● **Stored data**:
____________

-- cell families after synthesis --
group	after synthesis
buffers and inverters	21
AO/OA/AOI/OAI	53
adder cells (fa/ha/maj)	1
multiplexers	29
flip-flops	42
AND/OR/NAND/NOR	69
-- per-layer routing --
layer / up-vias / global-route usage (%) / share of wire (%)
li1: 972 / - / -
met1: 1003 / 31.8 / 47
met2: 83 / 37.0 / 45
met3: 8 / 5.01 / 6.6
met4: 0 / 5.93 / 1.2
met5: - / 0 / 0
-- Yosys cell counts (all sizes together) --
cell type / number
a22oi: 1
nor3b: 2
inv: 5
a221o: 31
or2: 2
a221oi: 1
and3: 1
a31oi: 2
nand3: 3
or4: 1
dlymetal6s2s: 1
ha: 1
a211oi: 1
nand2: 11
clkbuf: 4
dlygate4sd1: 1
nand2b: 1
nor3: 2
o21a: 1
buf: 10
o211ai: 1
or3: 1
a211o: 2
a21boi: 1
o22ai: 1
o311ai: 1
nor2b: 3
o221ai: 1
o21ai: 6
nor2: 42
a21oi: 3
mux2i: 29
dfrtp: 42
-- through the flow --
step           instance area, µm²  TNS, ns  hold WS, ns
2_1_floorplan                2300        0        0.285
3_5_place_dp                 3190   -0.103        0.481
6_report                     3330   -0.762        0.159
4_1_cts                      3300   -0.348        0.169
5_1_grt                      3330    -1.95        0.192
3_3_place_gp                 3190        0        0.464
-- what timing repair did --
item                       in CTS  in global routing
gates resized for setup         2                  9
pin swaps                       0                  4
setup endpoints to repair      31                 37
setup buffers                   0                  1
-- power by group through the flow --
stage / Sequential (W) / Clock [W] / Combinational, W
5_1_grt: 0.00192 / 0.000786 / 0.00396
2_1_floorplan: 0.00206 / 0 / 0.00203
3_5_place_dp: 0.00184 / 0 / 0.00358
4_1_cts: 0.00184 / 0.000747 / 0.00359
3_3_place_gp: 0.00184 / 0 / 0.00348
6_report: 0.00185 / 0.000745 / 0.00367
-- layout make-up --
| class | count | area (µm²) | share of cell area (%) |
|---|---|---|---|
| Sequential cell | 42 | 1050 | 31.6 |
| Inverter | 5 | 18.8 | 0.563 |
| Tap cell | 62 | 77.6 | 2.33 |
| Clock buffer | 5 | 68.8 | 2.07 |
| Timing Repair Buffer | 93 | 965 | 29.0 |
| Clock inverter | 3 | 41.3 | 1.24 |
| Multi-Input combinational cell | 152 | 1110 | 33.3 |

____________

● **Exercise**: For each line of the entries that includes "after", show that line.

● **Response below**:
-- cell families after synthesis --
group	after synthesis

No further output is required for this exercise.